-- Extracted information follows --

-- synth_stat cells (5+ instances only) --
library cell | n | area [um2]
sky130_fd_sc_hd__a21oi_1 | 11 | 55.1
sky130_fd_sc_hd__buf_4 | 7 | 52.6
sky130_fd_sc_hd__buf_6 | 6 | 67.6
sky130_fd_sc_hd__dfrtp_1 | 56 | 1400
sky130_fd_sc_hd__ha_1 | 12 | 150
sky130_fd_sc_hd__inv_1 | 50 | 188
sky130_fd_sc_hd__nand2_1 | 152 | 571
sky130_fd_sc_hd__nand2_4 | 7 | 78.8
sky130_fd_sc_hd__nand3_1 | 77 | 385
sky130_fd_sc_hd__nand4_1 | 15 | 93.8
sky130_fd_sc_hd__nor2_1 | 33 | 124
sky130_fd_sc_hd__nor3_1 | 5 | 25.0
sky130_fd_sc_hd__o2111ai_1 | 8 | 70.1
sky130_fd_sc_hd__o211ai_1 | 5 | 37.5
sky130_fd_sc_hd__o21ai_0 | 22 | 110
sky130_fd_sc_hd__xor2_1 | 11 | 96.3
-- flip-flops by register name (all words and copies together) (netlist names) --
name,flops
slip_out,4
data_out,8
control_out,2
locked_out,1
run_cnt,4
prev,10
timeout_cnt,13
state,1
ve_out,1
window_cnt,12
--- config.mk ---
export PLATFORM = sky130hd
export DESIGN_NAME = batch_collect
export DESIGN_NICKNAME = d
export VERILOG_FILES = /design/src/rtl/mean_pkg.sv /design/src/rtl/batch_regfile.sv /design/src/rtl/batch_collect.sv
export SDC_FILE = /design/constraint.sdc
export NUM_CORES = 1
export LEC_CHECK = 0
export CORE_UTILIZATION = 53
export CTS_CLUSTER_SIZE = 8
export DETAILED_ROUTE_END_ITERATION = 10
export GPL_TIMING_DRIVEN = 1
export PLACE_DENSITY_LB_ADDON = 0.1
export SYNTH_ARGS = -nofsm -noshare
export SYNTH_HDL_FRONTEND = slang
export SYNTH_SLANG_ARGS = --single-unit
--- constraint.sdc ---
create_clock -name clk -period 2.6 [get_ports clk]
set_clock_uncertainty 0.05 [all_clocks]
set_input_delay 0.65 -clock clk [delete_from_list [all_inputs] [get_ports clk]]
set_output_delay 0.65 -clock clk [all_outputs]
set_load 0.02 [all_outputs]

-- Extracted information concluded --
-- Extracted information follows --

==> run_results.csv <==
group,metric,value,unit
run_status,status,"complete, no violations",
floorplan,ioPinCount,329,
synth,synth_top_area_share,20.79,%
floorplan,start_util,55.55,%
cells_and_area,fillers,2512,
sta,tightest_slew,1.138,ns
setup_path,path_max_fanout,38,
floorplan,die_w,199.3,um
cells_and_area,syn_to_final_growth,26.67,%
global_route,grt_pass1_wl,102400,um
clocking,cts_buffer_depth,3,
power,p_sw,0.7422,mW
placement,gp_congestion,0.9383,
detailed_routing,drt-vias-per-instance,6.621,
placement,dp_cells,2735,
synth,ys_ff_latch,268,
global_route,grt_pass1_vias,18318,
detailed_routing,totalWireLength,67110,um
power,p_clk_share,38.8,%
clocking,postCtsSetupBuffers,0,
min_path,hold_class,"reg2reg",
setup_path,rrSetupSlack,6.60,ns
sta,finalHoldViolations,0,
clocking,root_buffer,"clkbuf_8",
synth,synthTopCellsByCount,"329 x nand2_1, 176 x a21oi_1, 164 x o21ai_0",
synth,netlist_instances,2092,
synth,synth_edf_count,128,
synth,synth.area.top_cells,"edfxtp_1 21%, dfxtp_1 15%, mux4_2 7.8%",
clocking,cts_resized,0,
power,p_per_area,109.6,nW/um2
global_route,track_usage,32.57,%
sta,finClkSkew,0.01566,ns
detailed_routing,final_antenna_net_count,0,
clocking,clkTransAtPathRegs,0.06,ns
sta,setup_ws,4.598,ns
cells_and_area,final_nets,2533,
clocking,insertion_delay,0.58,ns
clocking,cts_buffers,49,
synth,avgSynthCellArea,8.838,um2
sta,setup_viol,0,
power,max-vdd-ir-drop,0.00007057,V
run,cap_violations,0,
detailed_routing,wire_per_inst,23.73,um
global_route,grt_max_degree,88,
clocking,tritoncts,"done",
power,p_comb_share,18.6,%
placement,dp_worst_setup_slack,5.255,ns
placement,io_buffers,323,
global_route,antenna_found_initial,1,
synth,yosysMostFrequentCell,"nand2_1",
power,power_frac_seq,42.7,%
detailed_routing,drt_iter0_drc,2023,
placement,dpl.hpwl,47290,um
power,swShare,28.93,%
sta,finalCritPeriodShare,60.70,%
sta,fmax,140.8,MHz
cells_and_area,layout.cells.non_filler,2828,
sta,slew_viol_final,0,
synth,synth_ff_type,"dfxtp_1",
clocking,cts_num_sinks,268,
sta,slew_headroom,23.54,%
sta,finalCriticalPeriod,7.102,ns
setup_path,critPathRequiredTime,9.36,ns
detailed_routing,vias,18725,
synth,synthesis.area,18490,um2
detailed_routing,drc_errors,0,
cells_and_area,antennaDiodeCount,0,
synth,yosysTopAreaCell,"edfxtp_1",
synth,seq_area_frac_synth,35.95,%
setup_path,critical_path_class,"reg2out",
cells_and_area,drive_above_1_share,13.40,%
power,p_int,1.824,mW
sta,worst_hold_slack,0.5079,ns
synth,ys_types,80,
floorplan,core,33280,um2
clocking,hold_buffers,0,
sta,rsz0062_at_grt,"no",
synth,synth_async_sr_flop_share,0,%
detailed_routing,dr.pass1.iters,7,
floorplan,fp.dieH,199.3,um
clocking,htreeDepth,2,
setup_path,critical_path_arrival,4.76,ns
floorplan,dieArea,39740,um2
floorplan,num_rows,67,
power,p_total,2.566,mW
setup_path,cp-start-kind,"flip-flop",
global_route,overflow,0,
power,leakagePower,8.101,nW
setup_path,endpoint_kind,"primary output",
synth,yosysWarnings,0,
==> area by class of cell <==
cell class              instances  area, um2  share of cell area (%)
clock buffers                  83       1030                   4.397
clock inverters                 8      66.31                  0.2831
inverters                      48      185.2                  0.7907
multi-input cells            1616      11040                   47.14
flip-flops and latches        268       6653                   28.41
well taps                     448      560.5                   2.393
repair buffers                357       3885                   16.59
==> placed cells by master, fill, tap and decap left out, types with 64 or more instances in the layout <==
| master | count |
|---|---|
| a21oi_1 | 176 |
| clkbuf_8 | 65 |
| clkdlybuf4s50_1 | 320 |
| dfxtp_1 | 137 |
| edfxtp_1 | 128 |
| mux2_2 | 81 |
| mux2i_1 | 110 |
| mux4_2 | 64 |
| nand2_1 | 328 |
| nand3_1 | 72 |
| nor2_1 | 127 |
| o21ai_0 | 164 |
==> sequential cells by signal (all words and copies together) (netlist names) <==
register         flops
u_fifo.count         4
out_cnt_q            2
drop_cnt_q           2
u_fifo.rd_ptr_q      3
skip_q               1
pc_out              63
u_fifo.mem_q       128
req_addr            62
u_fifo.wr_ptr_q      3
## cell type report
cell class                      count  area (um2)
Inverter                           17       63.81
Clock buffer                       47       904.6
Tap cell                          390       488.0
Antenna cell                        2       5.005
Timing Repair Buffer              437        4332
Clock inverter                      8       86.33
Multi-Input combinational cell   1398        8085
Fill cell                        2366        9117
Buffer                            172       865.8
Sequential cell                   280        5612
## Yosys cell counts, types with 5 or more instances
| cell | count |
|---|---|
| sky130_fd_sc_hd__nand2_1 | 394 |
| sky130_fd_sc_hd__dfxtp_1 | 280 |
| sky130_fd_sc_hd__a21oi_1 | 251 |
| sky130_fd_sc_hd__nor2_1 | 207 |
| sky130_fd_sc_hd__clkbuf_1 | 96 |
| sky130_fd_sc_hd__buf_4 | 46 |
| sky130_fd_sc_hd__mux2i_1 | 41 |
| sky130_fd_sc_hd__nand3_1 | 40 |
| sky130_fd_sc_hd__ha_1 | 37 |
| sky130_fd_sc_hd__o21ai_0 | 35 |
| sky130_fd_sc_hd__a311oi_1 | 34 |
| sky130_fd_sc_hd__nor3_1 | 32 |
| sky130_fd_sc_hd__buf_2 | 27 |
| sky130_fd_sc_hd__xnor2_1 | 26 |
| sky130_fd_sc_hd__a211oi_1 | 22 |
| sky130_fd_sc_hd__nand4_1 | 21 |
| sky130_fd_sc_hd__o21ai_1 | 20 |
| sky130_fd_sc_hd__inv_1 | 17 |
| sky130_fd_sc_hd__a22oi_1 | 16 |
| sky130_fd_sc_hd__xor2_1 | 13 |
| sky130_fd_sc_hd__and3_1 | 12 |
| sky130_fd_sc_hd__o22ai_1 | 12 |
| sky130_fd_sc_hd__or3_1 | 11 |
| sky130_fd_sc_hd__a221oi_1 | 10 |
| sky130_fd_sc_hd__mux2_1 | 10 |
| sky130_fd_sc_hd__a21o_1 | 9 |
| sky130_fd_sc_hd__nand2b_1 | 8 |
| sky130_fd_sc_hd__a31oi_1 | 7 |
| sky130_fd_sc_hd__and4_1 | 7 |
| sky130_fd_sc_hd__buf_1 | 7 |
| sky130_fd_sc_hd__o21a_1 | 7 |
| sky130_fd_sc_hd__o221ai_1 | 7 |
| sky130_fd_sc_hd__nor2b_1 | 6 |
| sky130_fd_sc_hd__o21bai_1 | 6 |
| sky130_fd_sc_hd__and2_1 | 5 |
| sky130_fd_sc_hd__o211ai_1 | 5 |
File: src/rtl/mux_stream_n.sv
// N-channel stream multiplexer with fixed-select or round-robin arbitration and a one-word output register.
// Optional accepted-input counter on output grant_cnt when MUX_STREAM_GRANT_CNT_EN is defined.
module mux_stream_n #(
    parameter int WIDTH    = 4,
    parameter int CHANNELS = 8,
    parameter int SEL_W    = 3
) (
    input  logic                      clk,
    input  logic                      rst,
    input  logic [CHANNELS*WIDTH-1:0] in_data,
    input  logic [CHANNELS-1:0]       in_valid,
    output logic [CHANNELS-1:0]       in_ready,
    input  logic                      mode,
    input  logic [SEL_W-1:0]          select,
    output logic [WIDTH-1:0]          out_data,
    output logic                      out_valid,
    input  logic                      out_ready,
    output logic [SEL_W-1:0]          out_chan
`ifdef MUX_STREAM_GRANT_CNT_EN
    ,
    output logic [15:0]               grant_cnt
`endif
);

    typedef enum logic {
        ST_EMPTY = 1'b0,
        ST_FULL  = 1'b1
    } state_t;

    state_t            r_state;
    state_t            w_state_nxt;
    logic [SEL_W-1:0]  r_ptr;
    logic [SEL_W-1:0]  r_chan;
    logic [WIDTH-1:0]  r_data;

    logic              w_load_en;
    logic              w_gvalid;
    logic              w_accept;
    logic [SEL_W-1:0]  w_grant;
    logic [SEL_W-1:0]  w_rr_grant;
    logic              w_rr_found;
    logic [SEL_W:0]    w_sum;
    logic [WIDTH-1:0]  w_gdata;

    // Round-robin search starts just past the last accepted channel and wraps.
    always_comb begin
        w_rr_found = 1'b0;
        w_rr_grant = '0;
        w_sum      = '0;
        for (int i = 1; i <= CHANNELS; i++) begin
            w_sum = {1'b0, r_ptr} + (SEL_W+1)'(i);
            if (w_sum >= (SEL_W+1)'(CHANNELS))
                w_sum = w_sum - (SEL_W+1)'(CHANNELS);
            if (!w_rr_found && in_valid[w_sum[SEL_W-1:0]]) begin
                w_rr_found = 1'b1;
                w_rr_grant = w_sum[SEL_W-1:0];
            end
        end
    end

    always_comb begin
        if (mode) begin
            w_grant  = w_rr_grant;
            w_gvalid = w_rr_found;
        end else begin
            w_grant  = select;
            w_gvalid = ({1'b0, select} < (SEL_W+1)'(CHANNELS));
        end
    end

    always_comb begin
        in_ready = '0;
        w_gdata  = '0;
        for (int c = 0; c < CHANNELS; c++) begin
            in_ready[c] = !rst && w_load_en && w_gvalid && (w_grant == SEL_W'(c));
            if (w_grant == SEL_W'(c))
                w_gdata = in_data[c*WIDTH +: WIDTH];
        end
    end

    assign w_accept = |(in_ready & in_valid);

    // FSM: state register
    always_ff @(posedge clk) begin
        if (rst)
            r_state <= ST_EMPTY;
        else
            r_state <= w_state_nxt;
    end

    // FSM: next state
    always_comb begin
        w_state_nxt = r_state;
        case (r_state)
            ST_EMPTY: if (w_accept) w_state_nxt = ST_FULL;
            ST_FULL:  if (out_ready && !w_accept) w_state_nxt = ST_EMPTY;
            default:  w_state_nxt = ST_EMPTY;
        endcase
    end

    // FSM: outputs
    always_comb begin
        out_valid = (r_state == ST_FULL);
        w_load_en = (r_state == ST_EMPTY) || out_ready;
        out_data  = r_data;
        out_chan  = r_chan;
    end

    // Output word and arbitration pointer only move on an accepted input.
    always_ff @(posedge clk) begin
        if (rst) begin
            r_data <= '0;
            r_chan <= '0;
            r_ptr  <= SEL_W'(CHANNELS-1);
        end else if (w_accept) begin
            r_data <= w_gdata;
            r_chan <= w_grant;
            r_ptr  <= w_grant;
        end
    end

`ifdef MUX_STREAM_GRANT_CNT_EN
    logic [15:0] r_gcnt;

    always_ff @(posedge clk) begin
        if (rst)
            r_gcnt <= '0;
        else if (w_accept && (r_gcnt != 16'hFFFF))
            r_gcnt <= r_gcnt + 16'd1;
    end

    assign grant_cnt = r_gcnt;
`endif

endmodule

-- Extracted information concluded --

Of the lines above, extract only those from the line with "sky130_fd_sc_hd__a311oi_1 | 34 |" to the line with "sky130_fd_sc_hd__and2_1 | 5 |", both included, exactly as written.

| sky130_fd_sc_hd__a311oi_1 | 34 |
| sky130_fd_sc_hd__nor3_1 | 32 |
| sky130_fd_sc_hd__buf_2 | 27 |
| sky130_fd_sc_hd__xnor2_1 | 26 |
| sky130_fd_sc_hd__a211oi_1 | 22 |
| sky130_fd_sc_hd__nand4_1 | 21 |
| sky130_fd_sc_hd__o21ai_1 | 20 |
| sky130_fd_sc_hd__inv_1 | 17 |
| sky130_fd_sc_hd__a22oi_1 | 16 |
| sky130_fd_sc_hd__xor2_1 | 13 |
| sky130_fd_sc_hd__and3_1 | 12 |
| sky130_fd_sc_hd__o22ai_1 | 12 |
| sky130_fd_sc_hd__or3_1 | 11 |
| sky130_fd_sc_hd__a221oi_1 | 10 |
| sky130_fd_sc_hd__mux2_1 | 10 |
| sky130_fd_sc_hd__a21o_1 | 9 |
| sky130_fd_sc_hd__nand2b_1 | 8 |
| sky130_fd_sc_hd__a31oi_1 | 7 |
| sky130_fd_sc_hd__and4_1 | 7 |
| sky130_fd_sc_hd__buf_1 | 7 |
| sky130_fd_sc_hd__o21a_1 | 7 |
| sky130_fd_sc_hd__o221ai_1 | 7 |
| sky130_fd_sc_hd__nor2b_1 | 6 |
| sky130_fd_sc_hd__o21bai_1 | 6 |
| sky130_fd_sc_hd__and2_1 | 5 |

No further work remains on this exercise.